By Karolina Manko, Communications Manager07.23.15
All week long educators have been discussing, viewing, making, and rethinking media. Each of the strands in our Summer Teachers Institute have been designed to be immersive but to also leave room for interpretation. So what does that interpretation look like in a classroom setting? How does understanding media as a curricular tool apply to lesson planning or homework assignments? The answers lie within the JBFC's Image, Sound, and Story curriculum- a project-based curriculum for grades 5-6, 7-8, and 9-10, in which each project is based on one of ten literacy concepts. Additionally, each of the literacy concepts are encountered across the ELA content area and are aligned with the Common Core.
This year, as part of Summer Teachers Institute, we've been running a week-long professional development program for eight educators who have wholeheartedly committed to applying our curriculum in their classrooms beginning in September. These dedicated and curious teachers who have chosen to pilot Image, Sound, and Story have spent the past four days taking an in-depth look at all of the projects, pieces of media, View Now Do Now activities, and assessment documents that will guide them through as they teach their students how to be learners who are literate and fluent in visual storytelling.
The week has been a mix of viewing, discussion, creation, analysis, and revision. Guided by Image, Sound, and Story the educators have been hard at work unpacking a year-long curriculum in five days and strategizing ways to implement each project. "It's like learning a new language." said Marc Roennau, an educator from Roosevelt High School. The best way to learn a new language is to first understand the rules that govern it. JBFC program and curriculum developers, Sean Weiner and Aaron Mace have spent the week sampling thoughtful pieces of media that take the language of the visual and make it accessible. "San Quentin's Giants" for example is a great video that exemplifies how setting influences an audience's understanding of a character. While "Trick Meter" is a great video for starting a conversation about what mood is and how it is generated and sustained in visual texts.

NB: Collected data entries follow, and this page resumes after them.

<file path="src/logic/psw_pkg.sv">
// constants and opcodes for the status word and bank select block
`default_nettype none
package psw_pkg;
  // data memory placement of the flags word
  localparam logic [11:0] FLAGS_LO_ADDR = 12'hFB0;
  localparam logic [11:0] FLAGS_HI_ADDR = 12'hFB1;
  // field positions in the 8-bit flags word
  localparam int CY_BIT = 7;
  localparam int SK_MSB = 6;
  localparam int SK_LSB = 4;
  localparam int IST_MSB = 3;
  localparam int IST_LSB = 2;
  localparam int MBE_BIT = 1;
  localparam int RBE_BIT = 0;
  // field positions in a program word (reset word and vector entry)
  localparam int ROM_MBE_BIT = 7;
  localparam int ROM_RBE_BIT = 6;
  // field positions in the bank select byte
  localparam int MBS_MSB = 7;
  localparam int MBS_LSB = 4;
  localparam int RBS_MSB = 1;
  localparam int RBS_LSB = 0;
  // values after reset; the carry value is arbitrary, software may not rely on it
  localparam logic CY_RESET = 1'b0;
  localparam logic [2:0] SK_RESET = 3'h0;
  localparam logic [1:0] IST_RESET = 2'h0;
  localparam logic [3:0] BANK_RESET = 4'h0;
  // bank values
  localparam logic [3:0] FIXED_BANK = 4'h0;
  localparam logic [3:0] LAST_LOW_BANK = 4'h3;
  localparam logic [3:0] TOP_BANK = 4'hF;
  // nesting levels
  localparam logic [1:0] IST_IDLE = 2'h0;
  localparam logic [1:0] IST_ONE = 2'h1;
  localparam logic [1:0] IST_TWO = 2'h2;
  // operations presented by the sequencer, one per cycle
  typedef enum logic [4:0] {
    OP_NONE, OP_SET_CY, OP_CLR_CY, OP_NOT_CY, OP_SKT_CY,
    OP_LD_CY_BIT, OP_ST_CY_BIT, OP_AND_BIT, OP_OR_BIT, OP_XOR_BIT,
    OP_ADD_WITH_CARRY, OP_SUBTRACT_WITH_BORROW, OP_CALL, OP_CALL_ABS, OP_CALL_FAST,
    OP_RET, OP_RET_SKIP, OP_INTERRUPT_EXIT, OP_INT_ENTRY,
    OP_SEL_RB, OP_SEL_MB, OP_BANK_STACK_STORE, OP_BANK_STACK_LOAD
  } op_e;
endpackage
`default_nettype wire

</file>
<file path="src/logic/status_word_bank_select.sv">
// processor flags word and bank select registers
// Function
// - low flags nibble at FB0H is read/write
// - memory writes to FB1H nibble are ignored
// - calls push, plain returns restore, only expand flags
// - interrupt entry pushes, exit restores whole word
// - add/subtract with carry record carry out
// - carry value after reset is undefined
// - set, clear, invert, test-skip on carry
// - carry load/store/and/or/xor with memory bit
// - bypass flags update automatically, not operands
// - nesting codes: 00 all, 01 higher, 10 none
// - entry saves level then advances; exit restores
// - memory expand selects upper address nibble source
// - reset loads memory expand from word0 bit7
// - reset loads register expand from word0 bit6
// - vector entry bits 7/6 load expand flags
// - register expand selects bank, else bank 0
// - memory bank choice only 0-3 or 15
// - reset clears both bank choice registers
// - register bank choice 0-3, upper bits zero
// - bank select byte pushed/popped as one
`timescale 1ns/1ns
`default_nettype none
module status_word_bank_select (
  // clock and reset
  input wire logic mclk_i,
  input wire logic rst_b_i,
  // sequencer
  input wire psw_pkg::op_e op_i,
  input wire logic [3:0] op_arg_i,
  input wire logic instr_end_i,
  input wire logic [2:0] seq_skip_i,
  input wire logic alu_carry_i,
  input wire logic bit_i,
  input wire logic [7:0] rom_word0_i,
  input wire logic [7:0] vector_i,
  // data memory access
  input wire logic [11:0] mem_addr_i,
  input wire logic mem_wr_i,
  input wire logic [3:0] mem_wdata_i,
  output logic [3:0] mem_rdata_o,
  // stack
  input wire logic [7:0] stack_rdata_i,
  output logic stack_push_o,
  output logic [7:0] stack_wdata_o,
  // memory bit write from carry
  output logic bit_wr_o,
  output logic bit_wdata_o,
  // status
  output logic [7:0] flags_o,
  output logic [7:0] bank_select_o,
  output logic [3:0] data_bank_o,
  output logic [1:0] reg_bank_o
);
  import psw_pkg::*;

  logic cy_reg;
  logic [2:0] skip_reg;
  logic [1:0] ist_reg;
  logic mbe_reg;
  logic rbe_reg;
  logic [3:0] mbs_reg;
  logic [3:0] rbs_reg;
  logic boot_reg;
  logic push_reg;
  logic [7:0] push_data_reg;
  logic [3:0] rdata_reg;
  logic bit_wr_reg;
  logic bit_data_reg;
  logic [3:0] data_bank_reg;
  logic [1:0] reg_bank_reg;

  // only banks 0..3 and 15 exist in the data space
  function automatic logic legal_bank(input logic [3:0] n);
    legal_bank = (n <= LAST_LOW_BANK) || (n == TOP_BANK);
  endfunction

  // decode
  wire idle_op = (op_i == OP_NONE);
  wire is_call = (op_i == OP_CALL) || (op_i == OP_CALL_ABS)
    || (op_i == OP_CALL_FAST);
  wire is_ret = (op_i == OP_RET) || (op_i == OP_RET_SKIP);
  wire is_interrupt_exit = (op_i == OP_INTERRUPT_EXIT);
  // entry at level 10 is refused so an entry never advances the level to 11
  wire take_int = (op_i == OP_INT_ENTRY) && (ist_reg != IST_TWO)
    && !boot_reg;
  // memory writes only land in the low nibble
  wire lo_wr = mem_wr_i && (mem_addr_i == FLAGS_LO_ADDR)
    && idle_op && !boot_reg;
  wire skt_hit = (op_i == OP_SKT_CY) && cy_reg;
  wire [7:0] flags_word = {cy_reg, skip_reg, ist_reg, mbe_reg, rbe_reg};
  wire [7:0] bank_word = {mbs_reg, rbs_reg};

  // carry
  wire cy_next =
    boot_reg ? cy_reg :
    (op_i == OP_SET_CY) ? 1'b1 :
    (op_i == OP_CLR_CY) ? 1'b0 :
    (op_i == OP_NOT_CY) ? ~cy_reg :
    (op_i == OP_LD_CY_BIT) ? bit_i :
    (op_i == OP_AND_BIT) ? (cy_reg & bit_i) :
    (op_i == OP_OR_BIT) ? (cy_reg | bit_i) :
    (op_i == OP_XOR_BIT) ? (cy_reg ^ bit_i) :
    (op_i == OP_ADD_WITH_CARRY) ? alu_carry_i :
    (op_i == OP_SUBTRACT_WITH_BORROW) ? alu_carry_i :
    is_interrupt_exit ? stack_rdata_i[CY_BIT] :
    cy_reg;

  // bypass flags follow the sequencer, never a memory write
  wire [2:0] skip_next =
    is_interrupt_exit ? stack_rdata_i[SK_MSB:SK_LSB] :
    instr_end_i ? {seq_skip_i[2:1], seq_skip_i[0] | skt_hit} :
    skip_reg;

  // nesting level
  wire [1:0] ist_next =
    boot_reg ? ist_reg :
    take_int ? ist_reg + 2'h1 :
    is_interrupt_exit ? stack_rdata_i[IST_MSB:IST_LSB] :
    lo_wr ? mem_wdata_i[IST_MSB:IST_LSB] :
    ist_reg;

  // expand flags
  wire mbe_next =
    boot_reg ? rom_word0_i[ROM_MBE_BIT] :
    take_int ? vector_i[ROM_MBE_BIT] :
    (is_ret || is_interrupt_exit) ? stack_rdata_i[MBE_BIT] :
    lo_wr ? mem_wdata_i[MBE_BIT] :
    mbe_reg;
  wire rbe_next =
    boot_reg ? rom_word0_i[ROM_RBE_BIT] :
    take_int ? vector_i[ROM_RBE_BIT] :
    (is_ret || is_interrupt_exit) ? stack_rdata_i[RBE_BIT] :
    lo_wr ? mem_wdata_i[RBE_BIT] :
    rbe_reg;

  // bank choices; an illegal memory bank value is ignored
  wire [3:0] pop_mbs = stack_rdata_i[MBS_MSB:MBS_LSB];
  wire [3:0] mbs_next =
    ((op_i == OP_SEL_MB) && legal_bank(op_arg_i)) ? op_arg_i :
    ((op_i == OP_BANK_STACK_LOAD) && legal_bank(pop_mbs)) ? pop_mbs :
    mbs_reg;
  wire [3:0] rbs_next =
    (op_i == OP_SEL_RB) ? {2'h0, op_arg_i[1:0]} :
    (op_i == OP_BANK_STACK_LOAD) ? {2'h0, stack_rdata_i[RBS_MSB:RBS_LSB]} :
    rbs_reg;

  // stack pushes
  wire push_next = is_call || take_int || (op_i == OP_BANK_STACK_STORE);
  wire [7:0] push_data_next =
    take_int ? flags_word :
    (op_i == OP_BANK_STACK_STORE) ? bank_word :
    is_call ? {6'h00, mbe_reg, rbe_reg} :
    push_data_reg;

  // address generation follows the values being stored
  wire [3:0] data_bank_next = mbe_next ? mbs_next : FIXED_BANK;
  wire [1:0] reg_bank_next = rbe_next ? rbs_next[1:0] : 2'h0;
  // the high nibble reads back as zero to plain memory reads
  wire [3:0] rdata_next = (mem_addr_i == FLAGS_LO_ADDR) ?
    {ist_reg, mbe_reg, rbe_reg} : 4'h0;

  // carry keeps a reset only so simulation starts clean
  always_ff @(posedge mclk_i) begin
    if (!rst_b_i) begin
      cy_reg <= CY_RESET;
    end else begin
      cy_reg <= cy_next;
    end
  end

  always_ff @(posedge mclk_i) begin
    if (!rst_b_i) begin
      skip_reg <= SK_RESET;
      ist_reg <= IST_RESET;
      mbe_reg <= 1'b0;
      rbe_reg <= 1'b0;
      boot_reg <= 1'b1;
    end else begin
      skip_reg <= skip_next;
      ist_reg <= ist_next;
      mbe_reg <= mbe_next;
      rbe_reg <= rbe_next;
      boot_reg <= 1'b0;
    end
  end

  always_ff @(posedge mclk_i) begin
    if (!rst_b_i) begin
      mbs_reg <= BANK_RESET;
      rbs_reg <= BANK_RESET;
      data_bank_reg <= FIXED_BANK;
      reg_bank_reg <= 2'h0;
    end else begin
      mbs_reg <= mbs_next;
      rbs_reg <= rbs_next;
      data_bank_reg <= data_bank_next;
      reg_bank_reg <= reg_bank_next;
    end
  end

  always_ff @(posedge mclk_i) begin
    if (!rst_b_i) begin
      push_reg <= 1'b0;
      push_data_reg <= 8'h00;
      rdata_reg <= 4'h0;
      bit_wr_reg <= 1'b0;
      bit_data_reg <= 1'b0;
    end else begin
      push_reg <= push_next;
      push_data_reg <= push_data_next;
      rdata_reg <= rdata_next;
      bit_wr_reg <= (op_i == OP_ST_CY_BIT);
      bit_data_reg <= cy_reg;
    end
  end

  assign flags_o = {cy_reg, skip_reg, ist_reg, mbe_reg, rbe_reg};
  assign bank_select_o = {mbs_reg, rbs_reg};
  assign data_bank_o = data_bank_reg;
  assign reg_bank_o = reg_bank_reg;
  assign stack_push_o = push_reg;
  assign stack_wdata_o = push_data_reg;
  assign mem_rdata_o = rdata_reg;
  assign bit_wr_o = bit_wr_reg;
  assign bit_wdata_o = bit_data_reg;
endmodule
`default_nettype wire

</file>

Although the week wraps tomorrow, the Image, Sound, and Story educators are just gaining momentum. They'll be returning back to the Media Arts Lab throughout the school-year for continued professional development and collaborative feedback. Since all of the Image, Sound, and Story resources are available online through the JBFC's education platform, including lesson plans, streaming media, handouts, and assessment rubrics, we'll have the opportunity to continue to support this great group as they go on to teach the next generation of media-makers.